BRIAN GLOVER, actor: The last novel I read was Nicholson Baker's Vox, about people talking about sex over the phone. I was told it was good but it was about as dirty as Vinny Jones. Terrible. I became interested in the Booker Prize when my neighbour Anita Brookner won. I congratulated her when I saw her in the street, but she's a very shy woman. She cast her eyes down and looked away.

DAVID RUDDOCK, estate agent: The last book I read, cover to cover? Now let's see. I can't remember. I bought a book on cricket coaching recently. I find reading tiring, there are better ways to relax after a day's work. I don't give a monkey's who won the Booker Prize.

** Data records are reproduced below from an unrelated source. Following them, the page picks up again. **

==> run a: inputs <==
==> flow/design.v <==
module testpc(
	clock,   
	reset,   
	pc,   
	instruction,   
	mem_data,   
	mem_addr,   
	mem_wdata,   
	mwrite_enable,
	mread_enable,
	regwrite_enable,   
	write_addr,   
	reg_write_data   
	);
	input clock, reset;
	input [15:0] instruction, mem_data;
	output [15:0] pc, mem_addr, mem_wdata;
	output [15:0] reg_write_data;
	output mwrite_enable, mread_enable, regwrite_enable;
	output [2:0] write_addr;
	reg [15:0] pc, read_data1, read_data2, ext_imm_data, alu_result;
	reg [15:0] reg_write_data;
	reg [15:0] jump_addr, branch_addr;
	reg [15:0] mwrite_addr, mread_addr;
	reg [6:0] imm_data;
	reg [2:0] read_addr1, read_addr2, write_addr;
	reg [1:0] result_sel;
	reg regwrite_enable, func_sel, imm_sel, mwrite_enable;
	reg mread_enable, memtoreg_sel, jump_enable, branch_enable;
	reg [15:0] reg_table[0:7];
	reg [15:0] c, temp;
	reg c1, c2, s1;
	wire [15:0] b1;
	wire [15:0] and_result, not_result;
	assign mem_addr = alu_result;
	assign mem_wdata = read_data2;
	always@(posedge clock or negedge reset)
	begin
		if(reset == 1'b0)
			pc <= 16'b0000000000000000;
		else if(branch_enable == 1'b1)
		begin
			if(alu_result == 0)
				pc <= pc + branch_addr;
			else
				pc <= pc + 16'b0000000000000001;
		end
		else if(jump_enable == 1'b1)
			pc <= 16'b0000000000000000 + jump_addr;
		else
			pc <= pc + 16'b0000000000000001;
	end
	always@(instruction)
	begin
		begin
			if(instruction[15:13] == 3'b001 && instruction[3:0] <= 4'b0010)   
			begin
				if(instruction[3:0] == 4'b0000)   
				begin
					read_addr1 = instruction[12:10]; 
					read_addr2 = instruction[9:7];  
					write_addr = instruction[6:4];  
					imm_data = 7'b0000000;
					mwrite_addr = 16'b0000000000000000;
					mread_addr = 16'b0000000000000000;
					jump_addr = 16'b0000000000000000;
					branch_addr = 16'b0000000000000000;
					regwrite_enable = 1'b1;
					func_sel = 1'b0;
					result_sel = 2'b00;
					imm_sel = 1'b0;
					mwrite_enable = 1'b0;
					mread_enable = 1'b0;
					memtoreg_sel = 1'b0;
					jump_enable = 1'b0;
					branch_enable = 1'b0;
				end
				else if(instruction[3:0] == 4'b0001)   
				begin
					read_addr1 = instruction[12:10];  
					read_addr2 = instruction[9:7];  
					write_addr = instruction[6:4];  
					imm_data = 7'b0000000;
					mwrite_addr = 16'b0000000000000000;
					mread_addr = 16'b0000000000000000;
					jump_addr = 16'b0000000000000000;
					branch_addr = 16'b0000000000000000;
					regwrite_enable = 1'b1;
					func_sel = 1'b0;
					result_sel = 2'b10;
					imm_sel = 1'b0;
					mwrite_enable = 1'b0;
					mread_enable = 1'b0;
					memtoreg_sel = 1'b0;
					jump_enable = 1'b0;
					branch_enable =	1'b0;		
				end
				else   
				begin
					read_addr1 = instruction[12:10];  
					read_addr2 = instruction[9:7];  
					write_addr = instruction[6:4];  
					imm_data = 7'b0000000;
					mwrite_addr = 16'b0000000000000000;
					mread_addr = 16'b0000000000000000;
					jump_addr = 16'b0000000000000000;
					branch_addr = 16'b0000000000000000;
					regwrite_enable = 1'b1;
					func_sel = 1'b0;
					result_sel = 2'b11;
					imm_sel = 1'b0;
					mwrite_enable = 1'b0;
					mread_enable = 1'b0;
					memtoreg_sel = 1'b0;
					jump_enable = 1'b0;
					branch_enable =	1'b0;		
				end
			end
			else if(instruction[15:13] == 3'b011)   
			begin
				read_addr1 = instruction[12:10];  
				read_addr2 = 3'b000; 
				write_addr = instruction[9:7];  
				imm_data = instruction[6:0];  
				mwrite_addr = 16'b0000000000000000;
				mread_addr = 16'b0000000000000000;
				jump_addr = 16'b0000000000000000;
				branch_addr = 16'b0000000000000000;
				regwrite_enable = 1'b1;
				func_sel = 1'b0;
				result_sel = 2'b00;
				imm_sel = 1'b1;
				mwrite_enable = 1'b0;
				mread_enable = 1'b0;
				memtoreg_sel = 1'b0;
				jump_enable = 1'b0;
				branch_enable =	1'b0;	
			end
			else if(instruction[15:13] == 3'b100)   
			begin
				read_addr1 = instruction[12:10]; 
				read_addr2 = 3'b000;  
				write_addr = instruction[9:7]; 
				imm_data = instruction[6:0];  
				mwrite_addr = 16'b0000000000000000;
				mread_addr = instruction[12:10];
				jump_addr = 16'b0000000000000000;
				branch_addr = 16'b0000000000000000;
				regwrite_enable = 1'b1;
				func_sel = 1'b0;
				result_sel = 2'b00;
				imm_sel = 1'b1;
				mwrite_enable = 1'b0;
				mread_enable = 1'b1;
				memtoreg_sel = 1'b1;
				jump_enable = 1'b0;
				branch_enable =	1'b0;	
			end
			else if(instruction[15:13] == 3'b101)   
			begin
				read_addr1 = instruction[12:10]; 
				read_addr2 = instruction[9:7];
				write_addr = 3'b000;
				imm_data = instruction[6:0]; 
				mwrite_addr = instruction[9:7]; 
				mread_addr = 16'b0000000000000000;
				jump_addr = 16'b0000000000000000;
				branch_addr = 16'b0000000000000000;
				regwrite_enable = 1'b0;
				func_sel = 1'b0;
				result_sel = 2'b00;
				imm_sel = 1'b1;
				mwrite_enable = 1'b1;
				mread_enable = 1'b0;
				memtoreg_sel = 1'b0;
				jump_enable = 1'b0;
				branch_enable =	1'b0;	
			end
			else if(instruction[15:13] == 3'b110)   
			begin
				read_addr1 = instruction[12:10]; 
				read_addr2 = instruction[9:7]; 
				write_addr = 3'b000;
				imm_data = instruction[6:0]; 
				mwrite_addr = 16'b0000000000000000;
				mread_addr = 16'b0000000000000000;
				jump_addr = 16'b0000000000000000;
				branch_addr = instruction[6:0];
				regwrite_enable = 1'b0;
				func_sel = 1'b1;
				result_sel = 2'b00;
				imm_sel = 1'b0;
				mwrite_enable = 1'b0;
				mread_enable = 1'b0;
				memtoreg_sel = 1'b0;
				jump_enable = 1'b0;
				branch_enable =	1'b1;	
			end
			else if(instruction[15:13] == 3'b111)   
			begin
				read_addr1 = 3'b000;
				read_addr2 = 3'b000; 
				write_addr = 3'b000;
				imm_data = 7'b0000000;
				mwrite_addr = 16'b0000000000000000;
				mread_addr = 16'b0000000000000000;
				jump_addr = instruction[12:0];   
				branch_addr = 16'b0000000000000000;
				regwrite_enable = 1'b0;
				func_sel = 1'b0;
				result_sel = 2'b00;
				imm_sel = 1'b0;
				mwrite_enable = 1'b0;
				mread_enable = 1'b0;
				memtoreg_sel = 1'b0;
				jump_enable = 1'b1;
				branch_enable = 1'b0;	
			end
			else   
			begin
				read_addr1 = 3'b000;
				read_addr2 = 3'b000;
				write_addr = 3'b000;
				imm_data = 7'b0000000;
				mwrite_addr = 16'b0000000000000000;
				mread_addr = 16'b0000000000000000;
				jump_addr = 16'b0000000000000000;
				branch_addr = 16'b0000000000000000;
				regwrite_enable = 1'b0;
				func_sel = 1'b0;
				result_sel = 2'b00;
				imm_sel = 1'b0;
				mwrite_enable = 1'b0;
				mread_enable = 1'b0;
				memtoreg_sel = 1'b0;
				jump_enable = 1'b0;
				branch_enable =	1'b0;	
			end
		end
	end
	always@(alu_result, mem_data, memtoreg_sel)
	begin
		if(memtoreg_sel == 1'b1)
			reg_write_data = mem_data;
		else
			reg_write_data = alu_result;
	end
	always@(posedge clock or negedge reset)
	begin
		if(reset == 1'b0)   
		begin
			reg_table[0] <= 16'b0000000000000000;
			reg_table[1] <= 16'b0000000000000000;
			reg_table[2] <= 16'b0000000000000000;
			reg_table[3] <= 16'b0000000000000000;
			reg_table[4] <= 16'b0000000000000000;
			reg_table[5] <= 16'b0000000000000000;
			reg_table[6] <= 16'b0000000000000000;
			reg_table[7] <= 16'b0000000000000000;
		end
		else if(regwrite_enable == 1'b1)
			reg_table[write_addr] <= reg_write_data;
	end
	always@(*)
	begin
		read_data1 = reg_table[read_addr1];
		read_data2 = reg_table[read_addr2];
	end
	reg [15:0] mux_data;
	reg [15:0] adder_result;	
	always@(imm_data)
	begin
		if(imm_data[6] == 1'b1)
			ext_imm_data = 16'b1111111110000000 + imm_data;
		else
			ext_imm_data = 16'b0000000000000000 + imm_data;
	end
	always@(read_data2, ext_imm_data, imm_sel)
	begin
		if(imm_sel == 1'b0)
			mux_data = read_data2;
		else
			mux_data = ext_imm_data;
	end
	always@(mux_data, b1, func_sel)
	case(func_sel)
		1'b0 : temp = mux_data;
		1'b1 : temp = ~mux_data + 1;
	endcase
	assign b1 = temp;
	always@(*)
	begin
	adder_result[0] = read_data1[0] ^ b1[0];
	c[0] = read_data1[0] & b1[0];	
	s1 = b1[1] ^ c[0];
	c1 = b1[1] & c[0];
	adder_result[1] = read_data1[1] ^ s1;
	c2 = read_data1[1] & s1;
	c[1] = c1 | c2;
	s1 = b1[2] ^ c[1];
	c1 = b1[2] & c[1];
	adder_result[2] = read_data1[2] ^ s1;
	c2 = read_data1[2] & s1;
	c[2] = c1 | c2;	
	s1 = b1[3] ^ c[2];
	c1 = b1[3] & c[2];
	adder_result[3] = read_data1[3] ^ s1;
	c2 = read_data1[3] & s1;
	c[3] = c1 | c2;
	s1 = b1[4] ^ c[3];
	c1 = b1[4] & c[3];
	adder_result[4] = read_data1[4] ^ s1;
	c2 = read_data1[4] & s1;
	c[4] = c1 | c2;
	s1 = b1[5] ^ c[4];
	c1 = b1[5] & c[4];
	adder_result[5] = read_data1[5] ^ s1;
	c2 = read_data1[5] & s1;
	c[5] = c1 | c2;
	s1 = b1[6] ^ c[5];
	c1 = b1[6] & c[5];
	adder_result[6] = read_data1[6] ^ s1;
	c2 = read_data1[6] & s1;
	c[6] = c1 | c2;
	s1 = b1[7] ^ c[6];
	c1 = b1[7] & c[6];
	adder_result[7] = read_data1[7] ^ s1;
	c2 = read_data1[7] & s1;
	c[7] = c1 | c2;
	s1 = b1[8] ^ c[7];
	c1 = b1[8] & c[7];
	adder_result[8] = read_data1[8] ^ s1;
	c2 = read_data1[8] & s1;
	c[8] = c1 | c2;
	s1 = b1[9] ^ c[8];
	c1 = b1[9] & c[8];
	adder_result[9] = read_data1[9] ^ s1;
	c2 = read_data1[9] & s1;
	c[9] = c1 | c2;
	s1 = b1[10] ^ c[9];
	c1 = b1[10] & c[9];
	adder_result[10] = read_data1[10] ^ s1;
	c2 = read_data1[10] & s1;
	c[10] = c1 | c2;
	s1 = b1[11] ^ c[10];
	c1 = b1[11] & c[10];
	adder_result[11] = read_data1[11] ^ s1;
	c2 = read_data1[11] & s1;
	c[11] = c1 | c2;
	s1 = b1[12] ^ c[11];
	c1 = b1[12] & c[11];
	adder_result[12] = read_data1[12] ^ s1;
	c2 = read_data1[12] & s1;
	c[12] = c1 | c2;
	s1 = b1[13] ^ c[12];
	c1 = b1[13] & c[12];
	adder_result[13] = read_data1[13] ^ s1;
	c2 = read_data1[13] & s1;
	c[13] = c1 | c2;
	s1 = b1[14] ^ c[13];
	c1 = b1[14] & c[13];
	adder_result[14] = read_data1[14] ^ s1;
	c2 = read_data1[14] & s1;
	c[14] = c1 | c2;
	s1 = b1[15] ^ c[14];
	c1 = b1[15] & c[14];
	adder_result[15] = read_data1[15] ^ s1;
	c2 = read_data1[15] & s1;
	c[15] = c1 | c2;
	end
	assign and_result = read_data1 & mux_data;
	assign not_result = ~read_data1 + mux_data;
	always@(adder_result, and_result, not_result, result_sel)
	case(result_sel)
		2'b00 : alu_result = adder_result;
		2'b01 : 
		begin
			if(adder_result >= 0)
				alu_result = 8'b00000000;
			else
				alu_result = 8'b00000001;
		end
		2'b10 : alu_result = and_result;
		2'b11 : alu_result = not_result;
	endcase
endmodule
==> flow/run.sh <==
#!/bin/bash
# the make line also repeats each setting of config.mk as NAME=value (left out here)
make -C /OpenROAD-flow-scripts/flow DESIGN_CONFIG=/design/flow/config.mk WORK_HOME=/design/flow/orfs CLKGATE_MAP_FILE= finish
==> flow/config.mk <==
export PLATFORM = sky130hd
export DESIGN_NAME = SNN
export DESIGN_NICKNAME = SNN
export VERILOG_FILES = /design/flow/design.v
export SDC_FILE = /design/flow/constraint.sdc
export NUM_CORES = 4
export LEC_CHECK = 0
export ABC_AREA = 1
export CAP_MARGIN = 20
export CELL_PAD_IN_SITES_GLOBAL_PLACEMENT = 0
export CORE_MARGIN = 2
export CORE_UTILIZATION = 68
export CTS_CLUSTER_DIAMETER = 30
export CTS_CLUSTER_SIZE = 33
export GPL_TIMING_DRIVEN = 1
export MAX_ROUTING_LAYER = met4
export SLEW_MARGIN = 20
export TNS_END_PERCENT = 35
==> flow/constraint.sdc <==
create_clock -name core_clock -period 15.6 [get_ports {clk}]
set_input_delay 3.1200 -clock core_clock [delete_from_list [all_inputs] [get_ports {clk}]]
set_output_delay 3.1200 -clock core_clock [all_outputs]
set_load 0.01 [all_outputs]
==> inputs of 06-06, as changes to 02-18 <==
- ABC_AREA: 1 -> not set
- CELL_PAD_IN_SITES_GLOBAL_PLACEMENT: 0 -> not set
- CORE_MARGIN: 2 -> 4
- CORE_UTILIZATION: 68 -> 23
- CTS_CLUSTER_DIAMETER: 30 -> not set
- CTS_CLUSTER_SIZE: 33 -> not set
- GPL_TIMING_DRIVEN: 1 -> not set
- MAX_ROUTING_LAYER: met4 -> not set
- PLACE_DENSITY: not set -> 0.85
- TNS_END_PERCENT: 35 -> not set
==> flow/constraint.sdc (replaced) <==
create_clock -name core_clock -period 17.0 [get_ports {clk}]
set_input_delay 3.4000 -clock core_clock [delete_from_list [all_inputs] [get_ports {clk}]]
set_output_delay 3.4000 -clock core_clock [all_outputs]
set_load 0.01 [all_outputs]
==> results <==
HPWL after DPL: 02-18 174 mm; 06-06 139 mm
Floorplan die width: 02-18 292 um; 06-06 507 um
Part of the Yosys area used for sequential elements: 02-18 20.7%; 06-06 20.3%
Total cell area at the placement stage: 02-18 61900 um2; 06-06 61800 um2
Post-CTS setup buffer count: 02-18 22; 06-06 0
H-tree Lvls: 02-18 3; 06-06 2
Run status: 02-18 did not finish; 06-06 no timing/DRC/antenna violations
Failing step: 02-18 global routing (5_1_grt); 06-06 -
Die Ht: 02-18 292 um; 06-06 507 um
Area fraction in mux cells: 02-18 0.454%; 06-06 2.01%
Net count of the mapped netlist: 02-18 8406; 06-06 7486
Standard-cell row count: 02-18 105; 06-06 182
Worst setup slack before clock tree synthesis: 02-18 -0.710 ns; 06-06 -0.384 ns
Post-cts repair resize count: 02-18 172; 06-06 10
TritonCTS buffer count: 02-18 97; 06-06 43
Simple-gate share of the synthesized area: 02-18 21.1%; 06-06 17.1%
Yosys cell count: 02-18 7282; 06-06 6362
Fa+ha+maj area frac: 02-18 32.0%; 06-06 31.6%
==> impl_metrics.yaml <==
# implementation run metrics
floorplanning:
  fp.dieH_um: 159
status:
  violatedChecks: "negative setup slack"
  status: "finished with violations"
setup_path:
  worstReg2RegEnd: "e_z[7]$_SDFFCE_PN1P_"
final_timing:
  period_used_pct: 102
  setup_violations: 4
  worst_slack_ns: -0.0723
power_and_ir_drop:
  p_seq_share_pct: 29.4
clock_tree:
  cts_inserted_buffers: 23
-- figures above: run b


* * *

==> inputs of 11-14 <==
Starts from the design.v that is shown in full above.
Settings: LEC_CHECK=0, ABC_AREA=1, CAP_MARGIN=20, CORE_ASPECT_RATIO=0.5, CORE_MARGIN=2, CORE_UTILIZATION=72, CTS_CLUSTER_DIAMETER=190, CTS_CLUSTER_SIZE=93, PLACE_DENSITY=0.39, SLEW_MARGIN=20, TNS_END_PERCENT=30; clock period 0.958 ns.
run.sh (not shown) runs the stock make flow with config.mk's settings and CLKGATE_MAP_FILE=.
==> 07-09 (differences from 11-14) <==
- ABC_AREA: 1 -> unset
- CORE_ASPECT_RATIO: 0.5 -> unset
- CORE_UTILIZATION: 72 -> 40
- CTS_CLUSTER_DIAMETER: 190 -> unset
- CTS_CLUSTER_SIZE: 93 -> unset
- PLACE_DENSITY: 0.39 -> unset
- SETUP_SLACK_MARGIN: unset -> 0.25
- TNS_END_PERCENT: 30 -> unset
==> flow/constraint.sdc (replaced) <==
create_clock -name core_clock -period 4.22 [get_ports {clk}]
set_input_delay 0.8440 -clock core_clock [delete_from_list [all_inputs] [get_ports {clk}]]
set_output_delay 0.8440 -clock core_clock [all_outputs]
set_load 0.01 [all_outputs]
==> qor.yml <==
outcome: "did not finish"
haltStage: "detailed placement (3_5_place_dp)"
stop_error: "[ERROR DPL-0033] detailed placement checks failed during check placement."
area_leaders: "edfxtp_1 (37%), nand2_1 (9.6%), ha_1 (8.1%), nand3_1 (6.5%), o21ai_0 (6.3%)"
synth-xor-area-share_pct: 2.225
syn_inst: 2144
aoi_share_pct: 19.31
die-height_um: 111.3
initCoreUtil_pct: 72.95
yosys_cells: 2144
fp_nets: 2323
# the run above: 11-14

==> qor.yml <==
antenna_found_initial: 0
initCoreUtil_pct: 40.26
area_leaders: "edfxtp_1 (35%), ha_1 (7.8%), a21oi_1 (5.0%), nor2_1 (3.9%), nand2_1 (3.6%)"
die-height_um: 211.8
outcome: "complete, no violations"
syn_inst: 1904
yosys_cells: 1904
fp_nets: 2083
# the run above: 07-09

SIR ROBIN DAY, broadcaster: I read all the time, very quickly. At the moment I'm on The Journeyman's Tailor by Gerald Seymour, Hatred and Contempt by Sir Peter Rawlinson, and the Maastricht Treaty, which I'm enjoying.

COLIN HAYCRAFT, chairman, Duckworth publishers: I only read fiction by dead authors or by living authors if I'm publishing them. The Booker was a complete waste of time this year. But I'm glad (Ian) McEwan didn't win, he looks squirty and his books sound squirtish - though I've never read any of them.

MARCELO STARICOFF, Ph D student: I'm not reading anything at the moment and I can't remember the last book I bought. I buy them, and then I don't read them. There's always something else to do.

JOANNE BOYER, florist: I'm reading Good Housekeeping at the moment. I don't buy books, but I do like reading. It's relaxing. I like Virginia Adams and Danielle Steele, and I've read a fair few Mills & Boon over the years. This year I read Flowers in the Attic on holiday.

RACHEL BARRACLOUGH, fund-raiser: I would read more if I could find more authors that I liked, but I tend to buy books and then find they're a waste of time. I do have a very low boredom threshold. I think Victoria Glendinning's biographies are brilliant, but I don't like the mainstream authors, people like Amis, Lodge. I just can't be doing with them.